I actually didn't mind getting the infusions at all. They had nice big comfy chairs, I always brought my computer and I definitely got some good quality "me time."

Unfortunately after I think 7 treatments, I was feeling bad again just a week after the infusion, which shouldn't happen. While my blood tests showed my RA was partially controlled, my doctor said she thought we shouldn't waste any more time on this drug because it is not giving us the results we want. 

So now we are caught up to today. New day, new drugs.

I am now taking the newly approved Xeljanz. I am again super excited about this one, despite the whole "newness" thing. But what are you gonna do. All drugs were new at one point. Someone has to be a guinea pig. 

Xeljanz is an oral pill taken twice daily, which is awesome because taking a pill takes like .5 seconds. So that's like a second every day instead of 3 hours plus treatment every six weeks. The other thing is, this drug has shown really good results in people where other medications were not effective. It works on an entirely different pathway than any other RA medication (DMARDS, Biologic, NSAIDS, ect.). And I've tried them all so yay for new meds! My doctor said several of her patients reported improvements in just a couple of weeks. 

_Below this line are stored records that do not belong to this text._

<file path="config.mk">
export PLATFORM = sky130hd
export DESIGN_NAME = masked_and_driver
export DESIGN_NICKNAME = d
export VERILOG_FILES = /design/src/rtl/masked_and_driver_pkg.sv /design/src/rtl/masked_and_driver_lfsr8_step.sv /design/src/rtl/masked_and_driver.sv
export SDC_FILE = /design/constraint.sdc
export NUM_CORES = 1
export LEC_CHECK = 0
export CORE_MARGIN = 3
export CORE_UTILIZATION = 40
export CTS_BUF_LIST = sky130_fd_sc_hd__clkbuf_8 sky130_fd_sc_hd__clkbuf_16
export CTS_CLUSTER_DIAMETER = 60
export CTS_CLUSTER_SIZE = 40
export DETAILED_ROUTE_END_ITERATION = 10
export HOLD_SLACK_MARGIN = 0.1
export PLACE_DENSITY = 0.62
export SYNTH_ARGS = -nofsm -noshare
export SYNTH_HDL_FRONTEND = slang
export SYNTH_HIERARCHICAL = 1
export SYNTH_SLANG_ARGS = --single-unit
</file>
<file path="constraint.sdc">
create_clock -name clk -period 1.7 [get_ports clk]
set_clock_uncertainty 0.2 [all_clocks]
set_input_delay 0.34 -clock clk [delete_from_list [all_inputs] [get_ports clk]]
set_output_delay 0.34 -clock clk [all_outputs]
set_load 0.1 [all_outputs]
</file>
===== src/rtl/edu_fact.sv =====
// edu_fact: iterative factorial engine, result = n! mod 2^32.
// Ports: clk, rst (sync, active-high), start/n in; busy, done (1-cycle), result out.
module edu_fact
   import edu_pkg::*;
(
   input  logic        clk,
   input  logic        rst,
   input  logic        start,
   input  logic [31:0] n,
   output logic        busy,
   output logic        done,
   output logic [31:0] result
);

   fact_state_e state_q, state_d;
   logic [31:0] acc_q, acc_d;
   logic [31:0] cnt_q, cnt_d;
   logic [31:0] n_q, n_d;
   logic [31:0] fact_q, fact_d;

   always_comb begin
      state_d = state_q;
      acc_d   = acc_q;
      cnt_d   = cnt_q;
      n_d     = n_q;
      fact_d  = fact_q;
      done    = 1'b0;
      unique case (state_q)
         FACT_IDLE: begin
            if (start) begin
               acc_d   = 32'd1;
               cnt_d   = n;
               n_d     = n;
               state_d = FACT_RUN;
            end
         end
         FACT_RUN: begin
            // cnt of 0 or 1 both end the run, so 0! and 1! take one cycle.
            if (cnt_q <= 32'd1) begin
               fact_d  = acc_q;
               done    = 1'b1;
               state_d = FACT_IDLE;
            end else begin
               acc_d = acc_q * cnt_q;
               cnt_d = cnt_q - 32'd1;
            end
         end
         default: state_d = FACT_IDLE;
      endcase
   end

   always_ff @(posedge clk) begin
      if (rst) begin
         state_q <= FACT_IDLE;
         acc_q   <= '0;
         cnt_q   <= '0;
         n_q     <= '0;
         fact_q  <= '0;
      end else begin
         state_q <= state_d;
         acc_q   <= acc_d;
         cnt_q   <= cnt_d;
         n_q     <= n_d;
         fact_q  <= fact_d;
      end
   end

   assign busy   = (state_q == FACT_RUN);
   // While running, the register reads back the operand being computed.
   assign result = busy ? n_q : fact_q;

endmodule
## config.mk

```make
export PLATFORM = sky130hd
export DESIGN_NAME = mux4_1_rr
export DESIGN_NICKNAME = d
export VERILOG_FILES = /design/src/rtl/mux4_1_pkg.sv /design/src/rtl/rr_arb4.sv /design/src/rtl/mux4_1_rr.sv
export SDC_FILE = /design/constraint.sdc
export NUM_CORES = 1
export LEC_CHECK = 0
export ABC_AREA = 1
export CAP_MARGIN = 25
export CORE_MARGIN = 3
export CORE_UTILIZATION = 40
export CTS_BUF_LIST = sky130_fd_sc_hd__clkbuf_16
export DETAILED_ROUTE_END_ITERATION = 7
export PLACE_DENSITY = 0.88
export SLEW_MARGIN = 30
export SYNTH_ARGS = -nofsm -noshare
export SYNTH_HDL_FRONTEND = slang
export SYNTH_HIERARCHICAL = 1
export SYNTH_SLANG_ARGS = --single-unit
```

## constraint.sdc

```tcl
create_clock -name CLK -period 3.4 [get_ports CLK]
set_clock_uncertainty 0.15 [all_clocks]
set_input_delay 0.68 -clock CLK [delete_from_list [all_inputs] [get_ports CLK]]
set_output_delay 0.68 -clock CLK [all_outputs]
set_load 0.01 [all_outputs]
```

## src/rtl/mux4_1_pkg.sv

```systemverilog
// mux4_1_pkg: shared lane count, tag type, output state and MSB-first lane index helper
package mux4_1_pkg;
    localparam int LANES = 4;
    localparam int SEL_W = 2;
    typedef logic [SEL_W-1:0] sel_t;
    typedef enum logic {EMPTY, FULL} state_t;
    function automatic sel_t lane_slice(sel_t k);
        return sel_t'(LANES - 1) - k;
    endfunction
endpackage

```

## src/rtl/rr_arb4.sv

```systemverilog
// rr_arb4: 4-way round-robin arbiter from ptr; MUX4_1_RR_PRIO_EN selects fixed priority with lane 0 highest
module rr_arb4
    import mux4_1_pkg::*;
(
    input  logic [LANES-1:0] req,
    input  sel_t             ptr,
    output logic [LANES-1:0] gnt,
    output sel_t             gnt_idx,
    output logic             any
);
    sel_t base;
`ifdef MUX4_1_RR_PRIO_EN
    assign base = '0;
`else
    assign base = ptr;
`endif
    always_comb begin
        gnt_idx = '0;
        any = 1'b0;
        for (int i = LANES - 1; i >= 0; i--)
            if (req[base + sel_t'(i)]) begin
                gnt_idx = base + sel_t'(i);
                any = 1'b1;
            end
        gnt = any ? (LANES'(1) << gnt_idx) : '0;
    end
endmodule

```

## src/rtl/mux4_1_rr.sv

```systemverilog
// mux4_1_rr: 4-to-1 round-robin mux with lane tag and registered output; MUX4_1_RR_PRIO_EN selects fixed priority
module mux4_1_rr
    import mux4_1_pkg::*;
#(
    parameter int WIDTH = 8
) (
    input  logic                   CLK,
    input  logic                   RST,
    input  logic [LANES*WIDTH-1:0] DIN,
    input  logic [LANES-1:0]       VLD,
    output logic [LANES-1:0]       RDY,
    output logic [WIDTH-1:0]       DOUT,
    output sel_t                   SOUT,
    output logic                   VOUT,
    input  logic                   RIN
);
    logic [LANES-1:0] req, gnt;
    sel_t gnt_idx, ptr;
    logic any, load_en, take;
    state_t state, state_nxt;
    rr_arb4 u_arb (
        .req(req),
        .ptr(ptr),
        .gnt(gnt),
        .gnt_idx(gnt_idx),
        .any(any)
    );
    assign VOUT = state == FULL;
    assign load_en = state == EMPTY || RIN;
    assign take = load_en && any;
    always_comb begin
        req = '0;
        for (int k = 0; k < LANES; k++)
            req[k] = VLD[lane_slice(sel_t'(k))];
    end
    always_comb begin
        RDY = '0;
        for (int k = 0; k < LANES; k++)
            RDY[lane_slice(sel_t'(k))] = gnt[k] && load_en && !RST;
    end
    always_comb begin
        state_nxt = take ? FULL : (RIN ? EMPTY : state);
    end
    always_ff @(posedge CLK or posedge RST) begin
        if (RST)
            state <= EMPTY;
        else
            state <= state_nxt;
    end
    always_ff @(posedge CLK or posedge RST) begin
        if (RST) begin
            DOUT <= '0;
            SOUT <= '0;
        end else if (take) begin
            DOUT <= DIN[lane_slice(gnt_idx)*WIDTH +: WIDTH];
            SOUT <= gnt_idx;
        end
    end
`ifdef MUX4_1_RR_PRIO_EN
    assign ptr = '0;
`else
    always_ff @(posedge CLK or posedge RST) begin
        if (RST)
            ptr <= '0;
        else if (take)
            ptr <= gnt_idx + sel_t'(1);
    end
`endif
endmodule
```

==> results of run 1 <==
Yosys cell counts:
library cell	instances
nor2_2	2
inv_2	7
o21a_1	1
xnor2_1	1
inv_1	45
nand2_1	98
nand3_1	21
a31oi_2	1
buf_6	3
nor2_1	8
o21ai_0	2
buf_2	2
o21ai_1	2
inv_4	1
nand4_1	1
dfrtp_1	13
nand2_2	6
layout by cell type (no fill, tap or decap):
cell type and count:
nand3_1 21, nor2_2 2, clkdlybuf4s50_1 49, xnor2_1 1, buf_4 6, dlygate4sd2_1 2, inv_4 1, dlymetal6s2s_1 2
o21a_1 1, nor2_1 8, clkbuf_16 3, o21ai_0 2, nand2_2 6, inv_2 7, o21ai_1 2, inv_1 46
nand2_1 98, a31oi_2 1, nand4_1 1, dfrtp_1 13
registers in the layout, indices dropped and copies added (netlist names):
signal  count
ptr         2
SOUT        2
DOUT        8
VOUT        1
logic make-up after synthesis:
group,after synthesis,share of synthesized area (%)
buffers and inverters,58,20.8
flip-flops,13,27.6
AO/OA/AOI/OAI,6,3.40
XOR/XNOR,1,0.743
AND/OR/NAND/NOR,136,47.5
area by class of cell:
type                       count  area, um2
fill                         264        951
timing repair buffer          59        578
clock inverter                 1       3.75
multi-input combinational    143        608
sequential                    13        325
tap                           31       38.8
clock buffer                   3       75.1
inverter                      53        201
metrics by stage:
step                      cell area (um2)  TNS, ns  utilization, %  cells  total power, uW
after global placement               1750        0            62.9    299             1750
after floorplan                      1180        0               -    214             1380
after detailed placement             1750  -0.0120            62.9    299             1780
after global routing                 1830        0            65.8    303             2210
after CTS                            1830        0            65.6    303             2000
final                                1830        0            65.8    303             1980
worst reg2reg max path, delay by kind of cell, from the launching register on:
kind | cells | cell delay (ns)
buf+inv | 4 | 0.57
flops | 1 | 0.45
simple gates | 13 | 0.96
where the power goes:
part | internal [uW] | total (uW) | switching (uW)
clock | 155 | 217 | 62.4
combinational | 595 | 1460 | 864
sequential | 245 | 305 | 60.1
path summary, 6_finish.rpt:
path | slack (ns) | endpoint | from
max in group asynchronous | 2.32 | DOUT[1]$_DFFE_PP0P_ | RST
worst min-delay path | 0.33 | SOUT[1]$_DFFE_PP0P_ | SOUT[1]$_DFFE_PP0P_
worst min register to register | 0.33 | SOUT[1]$_DFFE_PP0P_ | SOUT[1]$_DFFE_PP0P_
min in group asynchronous | 0.63 | DOUT[5]$_DFFE_PP0P_ | RST
worst max-delay path | 0.26 | RDY[1] | VLD[2]
worst max register to register | 1.16 | DOUT[2]$_DFFE_PP0P_ | ptr[0]$_DFFE_PP0P_
per-layer routing:
| metal | global-route usage [%] | part of all wire (%) |
|---|---|---|
| met5 | 0 | 0 |
| met2 | 29.2 | 47 |
| met1 | 20.4 | 44 |
| met4 | 5.06 | 0.51 |
| met3 | 5.62 | 8.5 |
==> load_flow_metrics.sql, run 1 <==
INSERT INTO impl_metrics (metric_group, metric, value, unit) VALUES
('run_status', 'run_status', 'finished, final reports clean', ''),
('layout', 'area_growth', '55.3', '%'),
('global_route', 'global_route.overflow_total', '0', ''),
('critical_path', 'crit_path_max_incr_delay', '0.47', 'ns'),
('clocking', 'htree_levels', '1', ''),
('sta', 'finalWorstSetupSlack', '0.262', 'ns'),
('synth', 'synth_seq_area_share', '27.6', '%'),
('synth', 'avgSynthCellArea', '5.51', 'um2'),
('clocking', 'cts_post_setup_buffers_inserted', '0', ''),
('synth', 'post_synth_main_area_contributors', 'nand2_1 31%, dfrtp_1 28%, inv_1 14%', ''),
('synth', 'synth_largest_area_cell', 'nand2_1', ''),
('floorplanning', 'die_y', '60.3', 'um'),
('clocking', 'clk-insertion-delay-late', '0.24', 'ns'),
('critical_path', 'cell_family_with_the_largest_share_of_critical_path_delay', 'buffers and inverters', ''),
('placement', 'dpl.hpwl', '2330', 'um'),
('critical_path', 'worst_path_class_setup', 'in2out', ''),
('critical_path', 'crit_path_max_fanout', '4', ''),
('sta', 'final_setup_vio_count', '0', ''),
('detailed_routing', 'detail_route.wirelength', '2940', 'um'),
('clocking', 'cts.sinks', '13', ''),
('floorplanning', 'number_of_top_level_pins', '54', ''),
('sta', 'timing_hold_violations_final', '0', ''),
('hold_path', 'hold_path_class', 'reg2reg', ''),
('global_route', 'grt_antenna_before_repair', '0', ''),
('sta', 'max_slew_margin', '83.8', '%'),
('critical_path', 'critical_path_cell_count', '14', ''),
('critical_path', 'bufs_and_invs_on_worst_path', '6', ''),
('hold_path', 'worst_hold_stages', '2', ''),
('job', 'cap_viol_max_count', '0', ''),
('critical_path', 'crit_path_end_kind', 'output port', ''),
('placement', 'placement.io_buffers', '53', ''),
('sta', 'layout_worst_path_cycle_share', '92.3', '%'),
('clocking', 'tritoncts', 'built', ''),
('critical_path', 'rr_worst_depth', '17', ''),
('clocking', 'clkSlewWorstSetupHoldPaths', '0.04', 'ns'),
('synth', 'syn_nets', '253', ''),
('layout', 'design.final.nets', '312', ''),
('clocking', 'clock_tree.root_cell', 'clkbuf_16', ''),
('global_route', 'largest_net_degree_at_the_start_of_global_routing', '20', ''),
('synth', 'ys_ff_latch', '13', ''),
('floorplanning', 'floorplan.rows', '19', ''),
('layout', 'share_of_post_route_cells_with_drive_strength_above_1', '9.56', '%'),
('global_route', 'grt_util_all_layers', '17.2', '%'),
('placement', 'place.gp.congestion', '0.913', ''),
('sta', 'clock.fmax', '319', 'MHz'),
('sta', 'finalCriticalPeriod', '3.14', 'ns'),
('critical_path', 'cp.arrival', '2.31', 'ns'),
('detailed_routing', 'final_antenna_net_count', '0', ''),
('critical_path', 'cpMaxStageDelayCell', 'clkdlybuf4s50_1', ''),
('critical_path', 'start_kind', 'primary input', ''),
('sta', 'worstMarginPinSlew', '0.243', 'ns'),
('power', 'irDropWorstVdd', '0.833', 'mV'),
('synth', 'mappedNetlistArea', '1180', 'um2'),
('clocking', 'post_cts_resized', '2', ''),
('clocking', 'cts_buffer_depth', '2', ''),
('layout', 'insertedDiodeCount', '0', ''),
('floorplanning', 'core-area', '2780', 'um2'),
('global_route', 'via_count_of_the_first_global_routing_pass', '1196', ''),
('clocking', 'tritoncts.num_buffers', '3', ''),
('power', 'power_dens_cells', '1080', 'nW/um2'),
('synth', 'synth_cell_types', '17', ''),
('detailed_routing', 'count_of_routing_violations_after_the_opening_detailed_route_iteration', '71', ''),
('floorplanning', 'initial_core_util', '42.4', '%'),
('detailed_routing', 'dr.pass1.iters', '4', ''),
('sta', 'unrepaired_setup_endpoints_after_global_routing', 'false', ''),
('critical_path', 'critical_path.most_common_cell', 'nand2_1', ''),
('sta', 'final-max-slew-violation-count', '0', ''),
('placement', 'place_worst_setup_slack', '-0.00891', 'ns'),
('synth', 'synth_top_cell_area_share', '31.2', '%'),
('synth', 'netlist_instances', '214', ''),
('critical_path', 'crit_chain', 'clkdlybuf4s50_1 -> inv_1 -> nand2_1 -> nand3_1 -> nand2_1 -> inv_2 -> o21ai_1 -> nand2_1 -> nand2_2 -> inv_2 -> nor2_2 -> inv_1 -> nor2_1 -> dlygate4sd2_1', ''),
('synth', 'synth_warnings', '6', ''),
('global_route', 'grt_first_pass_wirelength', '4780', 'um'),
('detailed_routing', 'drt-vias-per-instance', '4.52', ''),
('floorplanning', 'die_w', '60.3', 'um'),
('clocking', 'postCtsHoldBufs', '0', ''),
('detailed_routing', 'post-route-drc-count', '0', ''),
('detailed_routing', 'detail_route.wl_per_cell', '9.70', 'um'),
('power', 'leakage_power', '0.00110', 'uW'),
('critical_path', 'crit_required', '2.57', 'ns'),
('sta', 'timing.hold.ws', '0.329', 'ns'),
('floorplanning', 'area_of_the_die', '3630', 'um2'),
('detailed_routing', 'num_vias', '1370', '');
(Power assumes the default switching activity.)
==> run 2, diff against run 1 <==
--- a/config.mk
+++ b/config.mk
@@ -11,7 +11,8 @@
 export CORE_UTILIZATION = 40
 export CTS_BUF_LIST = sky130_fd_sc_hd__clkbuf_16
 export DETAILED_ROUTE_END_ITERATION = 7
-export PLACE_DENSITY = 0.88
+export DONT_BUFFER_PORTS = 1
+export PLACE_DENSITY = 0.66
 export SLEW_MARGIN = 30
 export SYNTH_ARGS = -nofsm -noshare
 export SYNTH_HDL_FRONTEND = slang
==> constraint.sdc (replaced) <==
create_clock -name CLK -period 2.6 [get_ports CLK]
set_clock_uncertainty 0.15 [all_clocks]
set_input_delay 0.52 -clock CLK [delete_from_list [all_inputs] [get_ports CLK]]
set_output_delay 0.52 -clock CLK [all_outputs]
set_load 0.01 [all_outputs]
==> load_flow_metrics.sql, run 2 (same netlist as run 1, synthesis figures left out) <==
INSERT INTO impl_metrics (metric_group, metric, value, unit) VALUES
('power', 'power.share.clock', '12.6', '%'),
('detailed_routing', 'post-route-drc-count', '0', ''),
('detailed_routing', 'count_of_routing_violations_after_the_opening_detailed_route_iteration', '35', ''),
('hold_path', 'hold_path_class', 'in2async', ''),
('critical_path', 'crit_required', '1.93', 'ns'),
('power', 'irDropWorstVdd', '1.25', 'mV'),
('sta', 'max_slew_margin', '85.3', '%'),
('clocking', 'htree_levels', '1', ''),
('critical_path', 'crit_path_max_fanout', '12', ''),
('critical_path', 'rr_worst_depth', '17', ''),
('floorplanning', 'initial_core_util', '42.4', '%'),
('clocking', 'cts.sinks', '13', ''),
('layout', 'share_of_post_route_cells_with_drive_strength_above_1', '13.8', '%'),
('floorplanning', 'number_of_top_level_pins', '54', ''),
('power', 'power_dens_cells', '1790', 'nW/um2'),
('floorplanning', 'area_of_the_die', '3630', 'um2'),
('sta', 'final_setup_vio_count', '0', ''),
('run_status', 'run_status', 'finished, final reports clean', ''),
('power', 'power_switching', '1280', 'uW'),
('sta', 'final-max-slew-violation-count', '0', ''),
('sta', 'finalCriticalPeriod', '2.44', 'ns'),
('global_route', 'largest_net_degree_at_the_start_of_global_routing', '20', ''),
('power', 'leakage_power', '0.000840', 'uW'),
('global_route', 'global_route.overflow_total', '0', ''),
('power', 'switching_share', '54.4', '%'),
('floorplanning', 'die_w', '60.3', 'um'),
('placement', 'placement.io_buffers', '0', ''),
('critical_path', 'crit_chain', 'inv_4 -> nand2_1 -> nand3_1 -> nand2_1 -> a31oi_4 -> inv_4 -> nor2_1 -> inv_1 -> nor2_2', ''),
('layout', 'insertedDiodeCount', '0', ''),
('power', 'p_int', '1070', 'uW'),
('placement', 'dpl-instance-area', '1200', 'um2'),
('layout', 'layoutNonFillerInstCount', '248', ''),
('detailed_routing', 'detail_route.wirelength', '2710', 'um'),
('critical_path', 'start_kind', 'flip-flop', ''),
('critical_path', 'cp.arrival', '1.77', 'ns'),
('placement', 'dp_cells', '243', ''),
('clocking', 'clock_tree.root_cell', 'clkbuf_16', ''),
('power', 'comb_pwr_share', '67.8', '%'),
('critical_path', 'cpMaxStageDelayCell', 'dfrtp_2', ''),
('critical_path', 'worst_path_class_setup', 'reg2out', ''),
('critical_path', 'r2r_start', 'ptr[0]$_DFFE_PP0P_', ''),
('layout', 'top_register', 'DOUT', ''),
('layout', 'area_growth', '11.4', '%'),
('sta', 'worstMarginPinSlew', '0.220', 'ns'),
('floorplanning', 'die_y', '60.3', 'um'),
('detailed_routing', 'dr.pass1.iters', '5', ''),
('global_route', 'grt_antenna_before_repair', '0', ''),
('critical_path', 'r2r_setup_slack', '0.43', 'ns'),
('layout', 'ff_latch_area', '328', 'um2'),
('layout', 'final.fill_count', '318', ''),
('layout', 'largest_register_ffs', '8', ''),
('global_route', 'grt_first_pass_wirelength', '4380', 'um'),
('floorplanning', 'floorplan.rows', '19', ''),
('critical_path', 'critPathLaunch', 'ptr[0]$_DFFE_PP0P_', ''),
('detailed_routing', 'detail_route.wl_per_cell', '10.9', 'um'),
('sta', 'layout_worst_path_cycle_share', '93.8', '%'),
('sta', 'timing_hold_violations_final', '0', ''),
('global_route', 'grt_util_all_layers', '16.3', '%'),
('layout', 'post-route-util', '47.2', '%'),
('layout', 'reg.largest.list', 'DOUT x8, SOUT x2, ptr x2', ''),
('sta', 'clock.fmax', '410', 'MHz'),
('clocking', 'clk-insertion-delay-late', '0.25', 'ns'),
('critical_path', 'crit_path_max_incr_delay', '0.46', 'ns'),
('layout', 'layout_commonest_cell', 'nand2_1', ''),
('detailed_routing', 'drt-vias-per-instance', '4.81', ''),
('clocking', 'cts_buffer_depth', '2', ''),
('critical_path', 'crit_path_end', 'RDY[2]', ''),
('clocking', 'clkSlewWorstSetupHoldPaths', '0.05', 'ns'),
('floorplanning', 'core-area', '2780', 'um2'),
('job', 'cap_viol_max_count', '0', ''),
('clocking', 'tritoncts', 'built', ''),
('detailed_routing', 'num_vias', '1192', ''),
('layout', 'design.final.nets', '257', ''),
('critical_path', 'crit_path_end_kind', 'output port', ''),
('layout', 'multiInputGateArea', '629', 'um2'),
('layout', 'commonest_cells_after_routing_fill_and_taps_aside', '98 x nand2_1, 45 x inv_1, 21 x nand3_1', ''),
('critical_path', 'r2r-end', 'DOUT[5]$_DFFE_PP0P_', ''),
('power', 'report.power.total', '2350', 'uW'),
('placement', 'dpl.hpwl', '2040', 'um'),
('power', 'share_seq_of_total_power', '19.6', '%'),
('global_route', 'via_count_of_the_first_global_routing_pass', '1041', ''),
('layout', 'postLayoutCellArea', '1310', 'um2'),
('clocking', 'tritoncts.num_buffers', '3', ''),
('detailed_routing', 'final_antenna_net_count', '0', ''),
('placement', 'place.gp.congestion', '0.874', '');
run 2: worst min path at each step:
stage / end / slack, ns / startpoint / cells after the start
4_1_cts: DOUT[6]$_DFFE_PP0P_ / 0.09 / RST / 2
5_1_grt: DOUT[6]$_DFFE_PP0P_ / 0.11 / RST / 2
2_1_floorplan: DOUT[0]$_DFFE_PP0P_ / 0.26 / RST / 1
6_report: DOUT[0]$_DFFE_PP0P_ / 0.09 / RST / 2
3_5_place_dp: ptr[0]$_DFFE_PP0P_ / 0.36 / RST / 2
3_3_place_gp: ptr[0]$_DFFE_PP0P_ / 0.35 / RST / 2
run 2: metal layers:
metal | track usage, % | vias to the layer above | routed length, um
li1 | - | 624 | -
met1 | 20.1 | 523 | 1220
met2 | 26.1 | 40 | 1270
met3 | 5.40 | 5 | 166
met4 | 6.65 | 0 | 53
met5 | 0 | - | 0
run 2: metrics by stage:
| stage | setup slack [ns] | setup TNS [ns] | hold WS [ns] |
|---|---|---|---|
| after detailed placement | 0.249 | 0 | 0.356 |
| after CTS | 0.0323 | 0 | 0.0926 |
| after floorplan | 0.507 | 0 | 0.255 |
| after global routing | -0.0207 | -0.0207 | 0.107 |
| final | 0.160 | 0 | 0.0901 |
| after global placement | 0.298 | 0 | 0.352 |
run 2: critical path: cells and delay by family, from the launching register on:
family,cells,cell delay [ns]
buf+inv,3,0.28
compound gates,1,0.26
simple gates,5,0.53
flops,1,0.46
run 2: cell type report:
cell class / instances / area share (%)
Multi-Input combinational cell: 143 / 48.0
Sequential cell: 13 / 25.0
Inverter: 53 / 15.7
Clock buffer: 3 / 5.72
Tap cell: 31 / 2.96
Timing Repair Buffer: 4 / 2.29
Clock inverter: 1 / 0.381
run 2: power by group through the flow:
| stage | sequential [uW] | combinational (uW) | clock, uW |
|---|---|---|---|
| after detailed placement | 457 | 1530 | 0 |
| after CTS | 458 | 1530 | 305 |
| after global routing | 479 | 1870 | 315 |
| after global placement | 459 | 1520 | 0 |
| after floorplan | 428 | 1370 | 0 |
| final | 459 | 1590 | 297 |
run 2: repair_timing:
action / in CTS / in global routing
gates resized for setup: 1 / 8
endpoints found under the setup margin: 2 / 3
hold buffers: 0 / 0
buffers inserted: 0 / 1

Maybe it is just me being hopeful, but I will say, this has been a pretty decent arthritis pain-free week. The only downside I have experience is a little nausea, but I am used to that. So as I enter week #2 on Xeljanz all I can do is hope and pray that this is my perfect cocktail.... minus the daily predisone.... which I would like to stop taking before my wedding... because it is making me gain weight and there are few things more frustrating than gaining weight that is out of your control. If I am going to gain 10 lbs in a month, I would like it to be because I enjoyed a delicious double cheeseburger from Patty Wagon. Not a crappy tasting 10mg steroid pill. Please and thank you.

Jeremiah 29:11
"For I know the plans I have for you, declares the Lord. Plans to prosper you and not to harm you. Plans to give you hope and a future."